#### [WHAT TO PRODUCE]
Pull every line with "latclk" from the data.

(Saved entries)
Background: an optimization exercise with open tools, aiming at small area and a short achievable clock period. Do not read the settings as production practice.
At most, simulation tests tie the RTL to the original design; equivalence was not proved.
No activity file was given, so power comes from the tool's default toggle rates.

Design b16_core, start of the top module:
module b16_core(clk, nreset, run, addr, rd, wr, data, dataout,
                dr, dw, daddr, din, bp, dout);
   input         clk, nreset, run;
   output [15:0] addr;
   output        rd;
   output [1:0]  wr;
   input  [15:0] data;
   output [15:0] dataout;
   input         dr, dw;
   input  [2:0]  daddr;
   input  [15:0] din, bp;
   output [15:0] dout;
   cpu b16(.clk(clk), .run(run), .nreset(nreset),
           .addr(addr), .rd(rd), .wr(wr), .data(data),
           .dataout(dataout),
           .dr(dr), .dw(dw), .daddr(daddr), .din(din), .dout(dout),
           .bp(bp));
endmodule
Size: roughly 2300 cells after synthesis, roughly 110 I/O pins, about 26000 um2 of cells after synthesis.
export LEC_CHECK = 0
export CAP_MARGIN = 20
export CELL_PAD_IN_SITES_DETAIL_PLACEMENT = 1
export CORE_MARGIN = 2
export CORE_UTILIZATION = 45
export SLEW_MARGIN = 20
export SYNTH_HIERARCHICAL = 1
create_clock -name core_clock -period 14.0 [get_ports {clk}]
standard.sh (not shown) runs the stock make flow with config.mk's settings and CLKGATE_MAP_FILE= SYNTH_SCRIPT=/design/flow/synth_recipe.tcl, a recipe that flattens the netlist after the stock synthesis.
==> flow/flow/run.sh <==
#!/bin/bash
cp standard.sh standard_sh.txt
export SETUP_SLACK_MARGIN=7.5
export CTS_ARGS="-sink_clustering_enable -repair_clock_nets -dont_use_dummy_load -sink_clustering_size 25 -sink_clustering_max_diameter 110 -buf_list {sky130_fd_sc_hd__clkbuf_8 sky130_fd_sc_hd__clkbuf_16}"
export BUFFER_PORTS_ARGS="-buffer_cell sky130_fd_sc_hd__buf_1"
bash standard.sh > standard.log 2>&1
Then changed:
--- a/flow/design.v
+++ b/flow/design.v
@@ -113,24 +113,25 @@
    input [2:0] d, s;
    output y;
    wire t;
    aoi222 a0(.a1(d[0]), .a2(s[0]), .b1(d[1]), .b2(s[1]), .c1(d[2]), .c2(s[2]), .y(t));
    assign y = ~t;
 endmodule
 module ao8g(d, s, en_n, y);
    input [7:0] d, s;
    input en_n;
    output y;
-   wire [2:0] t;
-   aoi222 a0(.a1(d[0]), .a2(s[0]), .b1(d[1]), .b2(s[1]), .c1(d[2]), .c2(s[2]), .y(t[0]));
-   aoi222 a1(.a1(d[3]), .a2(s[3]), .b1(d[4]), .b2(s[4]), .c1(d[5]), .c2(s[5]), .y(t[1]));
-   assign t[2] = ~(d[6] & s[6] | d[7] & s[7]);
+   wire [3:0] t;
+   assign t[0] = ~(d[0] & s[0] | d[1] & s[1]);
+   assign t[1] = ~(d[2] & s[2] | d[3] & s[3]);
+   assign t[2] = ~(d[4] & s[4] | d[5] & s[5]);
+   assign t[3] = ~(d[6] & s[6] | d[7] & s[7]);
    assign y = ~(&t | en_n);
 endmodule
 module lut4(t, n, l, y);
    input t, n;
    input [3:0] l;
    output y;
    assign y = t ? (n ? l[3] : l[2]) : (n ? l[1] : l[0]);
 endmodule
 module cpu(clk, run, nreset, addr, rd, wr, data, dataout,
            dr, dw, daddr, din, dout, bp);
@@ -169,24 +170,23 @@
    wire op_minc = access & ~slot[1];     
    wire op_ld   = access & slot[1];      
    wire op_lit  = access & slot[1] & slot[0];
    wire op_st   = access & ~slot[1] & ~slot[0];
    wire op_nip  = (slot == 5'b11000);
    wire op_drop = (slot == 5'b11001);
    wire op_over = (slot == 5'b11010);
    wire op_dup  = (slot == 5'b11011);
    wire op_tor  = (slot == 5'b11100);
    wire op_rfrom= (slot == 5'b11110);
-   wire bop = (slot[4:2] == 3'b101);    
    assign rd = s0 | (access & (slot[1:0] != 2'b00));
    assign wr = op_st ? { ~slot[2] | ~T[0], ~slot[2] | T[0] } : 2'b00;
-   wire addrsel = access & (slot[1:0] != 2'b11);
+   reg addrsel, bop;
    assign addr = addrsel ? T : P;
    wire bswap = bop ^ addr[0];
    wire [l-1:0] incaddr = addr + { bop ? 2'b01 : 2'b10 };
    wire [l-1:0] dataw = { bop ? 8'h00 : (bswap ? data[7:0] : data[15:8]),
                      bswap ? data[15:8] : data[7:0] };
    wire [l-1:0] N, toR;
    assign dataout = bswap ? { N[7:0], N[l-1:8] } : N;
    wire dbg = ~run;
    wire dw0 = dbg & dw & (daddr == 3'h0);
    wire dw1 = dbg & dw & (daddr == 3'h1);
@@ -338,49 +338,55 @@
    wire [1:0] state_n = run ? nextstate :
                         (dwa & (daddr == 3'h3)) ? din[9:8] : state;
    reg [4:0] slot_n;
    always @(state_n or I_n)
       case(state_n)
         2'b00: slot_n = 5'b00000;
         2'b01: slot_n = I_n[14:10];
         2'b10: slot_n = I_n[9:5];
         2'b11: slot_n = I_n[4:0];
       endcase
+   wire addrsel_n = (slot_n[4:3] == 2'b10) & (slot_n[1:0] != 2'b11);
+   wire bop_n = (slot_n[4:2] == 3'b101);
    wire dsel_n = ~dr | run;
    wire [7:0] da = 8'b1 << daddr;
    wire [l-1:0] st = { run, 4'h0, c, state, {4-sdep{1'b0}}, sp,
                   {4-rdep{1'b0}}, rp };
    generate for(b=0; b<l; b=b+1) begin : dbg_rd
       ao8g dm(.d({ I[b], R[b], T[b], P[b], st[b], bp[b], toR[b], N[b] }),
                 .s(da), .en_n(dsel_n), .y(dout[b]));
    end endgenerate
    always @(posedge clk or negedge nreset)
       if(!nreset) begin
          state <= 2'b11;
          P <= rstaddr;
          T <= 16'h0000;
          I <= 16'h0000;
          R <= 16'h0000;
          c <= 1'b0;
          sp <= 0;
          rp <= 0;
          slot <= 5'b00000;
+         addrsel <= 1'b0;
+         bop <= 1'b0;
       end else begin
          state <= state_n;
          P <= P_n;
          T <= T_n;
          I <= I_n;
          R <= R_n;
          c <= c_n;
          sp <= sp_n;
          rp <= rp_n;
          slot <= slot_n;
+         addrsel <= addrsel_n;
+         bop <= bop_n;
       end
 endmodule  
 module b16_core(clk, nreset, run, addr, rd, wr, data, dataout,
                 dr, dw, daddr, din, bp, dout);
    input         clk, nreset, run;
    output [15:0] addr;
    output        rd;
    output [1:0]  wr;
    input  [15:0] data;
    output [15:0] dataout;
Synthesized cell count hardly moves.
Non-clock buffer count rises by 21.
Setup slack gets worse by 0.20 ns.
Register-to-register slack loses 0.20 ns.
Area after synthesis rose slightly.
Count of clock-buffer cells in the layout stays the same.
Die area came out higher slightly.
Final area is higher slightly.
Worst hold slack barely changes.
Function not checked in the second run of this note: the RTL went through the layout flow alone.

========
b16_core again, from the RTL that the note above started with.
// b16_core
module b16_core(clk, nreset, run, addr, rd, wr, data, dataout,
                dr, dw, daddr, din, bp, dout);
   input         clk, nreset, run;
   output [15:0] addr;
   output        rd;
   output [1:0]  wr;
   input  [15:0] data;
   output [15:0] dataout;
   input         dr, dw;
   input  [2:0]  daddr;
   input  [15:0] din, bp;
   output [15:0] dout;
   cpu b16(.clk(clk), .run(run), .nreset(nreset),
           .addr(addr), .rd(rd), .wr(wr), .data(data),
           .dataout(dataout),
           .dr(dr), .dw(dw), .daddr(daddr), .din(din), .dout(dout),
           .bp(bp));
endmodule
export LEC_CHECK = 0
export CAP_MARGIN = 20
export CORE_MARGIN = 2
export CORE_UTILIZATION = 45
export SLEW_MARGIN = 20
export SYNTH_HIERARCHICAL = 1
create_clock -name core_clock -period 14.0 [get_ports {clk}]
==> flow/flow/run.sh <==
#!/bin/bash
cp standard.sh standard_sh.txt
export SETUP_SLACK_MARGIN=7.3
export CTS_ARGS="-sink_clustering_enable -repair_clock_nets -dont_use_dummy_load -sink_clustering_size 20 -sink_clustering_max_diameter 100 -buf_list {sky130_fd_sc_hd__clkbuf_8 sky130_fd_sc_hd__clkbuf_16}"
export BUFFER_PORTS_ARGS="-buffer_cell sky130_fd_sc_hd__buf_1"
bash standard.sh > standard.log 2>&1
Change:
--- a/flow/design.v
+++ b/flow/design.v
@@ -115,22 +115,29 @@
    wire t;
    aoi222 a0(.a1(d[0]), .a2(s[0]), .b1(d[1]), .b2(s[1]), .c1(d[2]), .c2(s[2]), .y(t));
    assign y = ~t;
 endmodule
 module ao8g(d, s, en_n, y);
    input [7:0] d, s;
    input en_n;
    output y;
-   wire [2:0] t;
-   aoi222 a0(.a1(d[0]), .a2(s[0]), .b1(d[1]), .b2(s[1]), .c1(d[2]), .c2(s[2]), .y(t[0]));
-   aoi222 a1(.a1(d[3]), .a2(s[3]), .b1(d[4]), .b2(s[4]), .c1(d[5]), .c2(s[5]), .y(t[1]));
-   assign t[2] = ~(d[6] & s[6] | d[7] & s[7]);
+   wire [3:0] t;
+   assign t[0] = ~(d[0] & s[0] | d[1] & s[1]);
+   assign t[1] = ~(d[2] & s[2] | d[3] & s[3]);
+   assign t[2] = ~(d[4] & s[4] | d[5] & s[5]);
+   assign t[3] = ~(d[6] & s[6] | d[7] & s[7]);
    assign y = ~(&t | en_n);
 endmodule
+module deceq(a, y);
+   parameter K = 0;
+   input [2:0] a;
+   output y;
+   assign y = (a == K);
+endmodule
 module lut4(t, n, l, y);
    input t, n;
    input [3:0] l;
    output y;
    assign y = t ? (n ? l[3] : l[2]) : (n ? l[1] : l[0]);
 endmodule
 module cpu(clk, run, nreset, addr, rd, wr, data, dataout,
            dr, dw, daddr, din, dout, bp);
@@ -341,17 +348,20 @@
    always @(state_n or I_n)
       case(state_n)
         2'b00: slot_n = 5'b00000;
         2'b01: slot_n = I_n[14:10];
         2'b10: slot_n = I_n[9:5];
         2'b11: slot_n = I_n[4:0];
       endcase
    wire dsel_n = ~dr | run;
-   wire [7:0] da = 8'b1 << daddr;
+   wire [7:0] da;
+   generate for(b=0; b<8; b=b+1) begin : dsel
+      deceq #(b) d(.a(daddr), .y(da[b]));
+   end endgenerate
    wire [l-1:0] st = { run, 4'h0, c, state, {4-sdep{1'b0}}, sp,
                   {4-rdep{1'b0}}, rp };
    generate for(b=0; b<l; b=b+1) begin : dbg_rd
       ao8g dm(.d({ I[b], R[b], T[b], P[b], st[b], bp[b], toR[b], N[b] }),
                 .s(da), .en_n(dsel_n), .y(dout[b]));
    end endgenerate
    always @(posedge clk or negedge nreset)
       if(!nreset) begin
Result: The changed run finished with timing, DRC and antenna clean. Register-to-register slack degrades by 0.15 ns. Combinational power barely changes. Die area rises by 0.55%. Design area rises by 2.2%. Via count came out higher by 1.2%. Clock-buffer cell count shrinks by 1. Total power goes up by 1.8%. Global-route usage went up by 0.45 points. Non-clock buffer count is higher by 17. Setup slack is worse by 0.13 ns. Sequential power grows by about 4%. Core utilization climbs by 0.44 points.
The RTL of the second run of this note was laid out without a check of its function.

========
Setup of v6:
The RTL this note starts from:
==> flow/design.v <==
module alu(res, carry, zero, T, N, c, inst);
   parameter l=16;
   input [l-1:0] T, N;
   input c;
   input [2:0] inst;
   output [l-1:0] res;
   output carry, zero;
   wire prop, andor, selr;
   assign { prop, selr, andor } = inst;
   wire        [l-1:0] r1, r2;
   wire [l:0]  carries;
   assign r1 = T ^ N ^ carries;
   assign r2 = (T & N) | 
               (T & carries[l-1:0]) | 
               (N & carries[l-1:0]);
   assign carries = 
        prop ? { r2[l-1:0], (c | selr) & andor } 
             : { c, {(l){andor}}};
   assign res = (selr & ~prop) ? r2 : r1;
   assign carry = carries[l];
   assign zero = ~|T;
endmodule  
module stack(clk, sp, spdec, push, gwrite, in, out);
   parameter dep=2, l=16;
   input clk, push, gwrite;
   input [dep-1:0] sp, spdec;
   input [l-1:0] in;
   output [l-1:0] out;
   reg [l-1:0] stackmem[0:(1<<dep)-1];
   always @(posedge clk)
      if(push)
         stackmem[spdec] <= in;
  assign out = stackmem[sp];
endmodule  
module cpu(clk, latclk, run, nreset, addr, rd, wr, data, 
           dataout, gwrite
 ,
           dr, dw, daddr, din, dout, bp);
   parameter rstaddr=16'h3FFE, show=0,
             l=16, sdep=4, rdep=4;
   input clk, latclk, run, nreset, gwrite;
   output [l-1:0] addr;
   output rd;
   output [1:0] wr;
   input  [l-1:0] data;
   output [l-1:0] dataout;
      input [2:0] daddr;
      input dr, dw;
      input [l-1:0] din, bp;
      output [l-1:0] dout;
   reg [sdep-1:0] sp;
   reg [rdep-1:0] rp;
   reg [l-1:0] T, I, P, R;
   reg [1:0] state;
   reg c;
   wire [4:0] inst, rwinst;
   reg [l-1:0] jmp;
   assign inst = { 4'b0000, data[15], I[14:0] }
                 >> (5*(3-state[1:0]));
   assign rwinst = { 5'b00000, I[14:0] }
                   >> (5*(3-state[1:0]));
   always @(state or I or P or T or data)
      case(state[1:0])
        2'b00: jmp = { data[14:0], 1'b0 };
        2'b01: jmp = { P[15:11], I[9:0], 1'b0 };
        2'b10: jmp = { P[15:6], I[4:0], 1'b0 };
        2'b11: jmp = { T[15:1], 1'b0 };
      endcase  
   wire [l-1:0] res, toN, toR, N;
   wire carry, zero;
   alu #(l) alu16(.res(res), .carry(carry),
                  .zero(zero),
                  .T(T), .N(N), .c(c),
                  .inst(inst[2:0]));
   wire [l-1:0] incaddr, dataw, datas;
   wire tos2n;
   wire incby, bswap, addrsel, access, rd;
   wire [1:0] wr;
   assign incby = (rwinst[4:2] != 3'b101);
   assign access = (rwinst[4:3]==2'b10);
   assign addrsel = rd ? 
         (access & (rwinst[1:0] != 2'b11)) : |wr;
   assign rd = (state==2'b00) || 
               (access && (rwinst[1:0]!=2'b00));
   assign wr = (access && (rwinst[1:0]==2'b00)) ?
               { ~rwinst[2] | ~T[0], 
                 ~rwinst[2] | T[0] } : 2'b00;
   assign addr = addrsel ? T : P;
   assign incaddr = addr + incby + 1;
   assign tos2n = (!rd | (rwinst[1:0] == 2'b11));
   assign toN = tos2n ? T : dataw;
   assign bswap = ~incby ^ addr[0];
   assign datas = bswap ? { data[7:0], data[l-1:8] }
                        : data;
   assign dataw = incby ? datas
                        : { 8'h00, datas[7:0] }; 
   assign dataout = bswap ? { N[7:0], N[l-1:8] }
                          : N; 
   reg dpush, rpush;
   always @(state or inst or rd or run  
                                       or run or dw or daddr
                                       )
     begin
        rpush = 1'b0;
        dpush = (|state[1:0] & rd) |
                (inst[4] && inst[3] && inst[1]);
        case(inst)
           5'b00001: rpush = |state[1:0] | run;
           5'b11100: rpush = 1'b1;
           default ;
        endcase  
        if(!run && dw) case(daddr)
           3'h0: dpush = 1;
           3'h1: rpush = 1;
           default ;
        endcase
     end
   wire [sdep-1:0] spdec, spinc;
   wire [rdep-1:0] rpdec, rpinc;
   stack #(sdep,l) dstack(.clk(latclk),
                          .sp(sp),
                          .spdec(spdec),
                          .push(dpush),
                          .in(toN),
                          .out(N),
                          .gwrite(gwrite));
   stack #(rdep,l) rstack(.clk(latclk),
                          .sp(rp),
                          .spdec(rpdec),
                          .push(rpush),
                          .in(R),
                          .out(toR),
                          .gwrite(gwrite));
   assign spdec = sp-{{(sdep-1){1'b0}}, 1'b1};
   assign spinc = sp+{{(sdep-1){1'b0}}, 1'b1};
   assign rpdec = rp-{{(rdep-1){1'b0}}, 1'b1};
   assign rpinc = rp+{{(rdep-1){1'b0}}, 1'b1};
   wire [1:0] nextstate;
   assign nextstate = ((~|inst) || (|inst[4:3])) ?
                      state[1:0] + 2'b01 : 2'b00;
   reg [l-1:0] dout;
   always @(daddr or dr or run or P or T or R or I or
            state or sp or rp or c or N or toR or bp)
   if(!dr || run) dout = 'h0;
   else case(daddr)
      3'h0: dout = N;
      3'h1: dout = toR;
      3'h2: dout = bp;
      3'h3: dout = { run, 4'h0, c, state,
                     {4-sdep{1'b0}}, sp,
                     {4-rdep{1'b0}}, rp };
      3'h4: dout = P;
      3'h5: dout = T;
      3'h6: dout = R;
      3'h7: dout = I;
   endcase
   always @(posedge clk or negedge nreset)
      if(!nreset) begin
         state <= 2'b11;
         P <= rstaddr;
         T <= 16'h0000;
         I <= 16'h0000;
         R <= 16'h0000;
         c <= 1'b0;
         sp <= 0;
         rp <= 0;
      end else if(run) begin
         if(~|state || 
            ({ inst[4:3], inst[1:0] } == 4'b1011))
            P <= incaddr;
         if(|state[1:0]) begin 
            if(rd && { inst[4:3], inst[1:0] } != 4'b1010)
               sp <= spdec;
            if(|wr) sp <= spinc;
         end else begin 
            I <= data; 
            if(!data[15]) state[1:0] <= 2'b01;
         end
         state <= nextstate;
         case(inst)
            5'b00001: begin  
               rp <= rpdec;
               R <= { ~|state ? incaddr[15:1] : P[15:1], c };
               P <= jmp;
               c <= 1'b0;
               if(state == 2'b11) { sp, T } <= { spinc, N };
            end  
            5'b00010: begin  
               P <= jmp;
               if(state == 2'b11) { sp, T } <= { spinc, N };
            end
            5'b00011:  
                      { rp, c, P, R } <= 
                      { rpinc, R[0], R[l-1:1], 1'b0, toR };
            5'b00100, 5'b00101, 5'b00110, 5'b00111:
            begin  
               if((inst[1] ? c : zero) ^ inst[0]) 
                  P <= jmp;
               { sp, T } <= { spinc, N };
            end
            5'b01001:  
               { c, T } <= { 1'b1, ~T };
            5'b01110:  
               { T, R, c } <=
               { c ? { carry, res } : { 1'b0, T }, R };
            5'b01111:  
               { c, T, R } <=
               { (c | carry) ? res : T, R, (c | carry) };
            5'b01000, 5'b01010, 5'b01011, 5'b01100, 5'b01101:
               { sp, c, T } <= { spinc, carry, res };
            5'b10000, 5'b10001, 5'b10100, 5'b10101:
            begin         
               if(nextstate != 2'b10) T <= incaddr;
               sp <= rd ? spdec : spinc;
            end
            5'b10010, 5'b10011, 5'b10110, 5'b10111:
               T <= dataw;   
            5'b11000: sp <= spinc;                
            5'b11001: { sp, T } <= { spinc, N };                      
            5'b11010: { sp, T } <= { spdec, N };  
            5'b11011: sp <= spdec;                
            5'b11100: begin                       
               R <= T; rp <= rpdec; { sp, T } <= { spinc, N };
            end  
            5'b11110: begin                       
               { sp, T, R } <= { spdec, R, toR };
               rp <= rpinc;
            end  
            default ;                             
         endcase  
      end else begin  
         if(dw) case(daddr)
            3'h0: { sp, T } <= { spdec, din };
            3'h1: { rp, R } <= { rpdec, din };
            3'h3: { c, state, sp, rp } <= 
                    { din[10:8],
                      din[sdep+3:4], din[rdep-1:0] };
            3'h4: P <= din;
            3'h5: T <= din;
            3'h6: R <= din;
            3'h7: I <= din;
            default ;
         endcase
         if(dr) case(daddr)
            3'h0: sp <= spinc;
            3'h1: rp <= rpinc;
            default ;
         endcase
      end  
endmodule  
module b16_core(clk, nreset, run, addr, rd, wr, data, dataout,
                dr, dw, daddr, din, bp, dout);
   input         clk, nreset, run;
   output [15:0] addr;
   output        rd;
   output [1:0]  wr;
   input  [15:0] data;
   output [15:0] dataout;
   input         dr, dw;
   input  [2:0]  daddr;
   input  [15:0] din, bp;
   output [15:0] dout;
   cpu b16(.clk(clk), .latclk(clk), .run(run), .nreset(nreset),
           .addr(addr), .rd(rd), .wr(wr), .data(data),
           .dataout(dataout), .gwrite(1'b0),
           .dr(dr), .dw(dw), .daddr(daddr), .din(din), .dout(dout),
           .bp(bp));
endmodule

#### [ANSWER SPACE]
module cpu(clk, latclk, run, nreset, addr, rd, wr, data, 
   input clk, latclk, run, nreset, gwrite;
   stack #(sdep,l) dstack(.clk(latclk),
   stack #(rdep,l) rstack(.clk(latclk),
   cpu b16(.clk(clk), .latclk(clk), .run(run), .nreset(nreset),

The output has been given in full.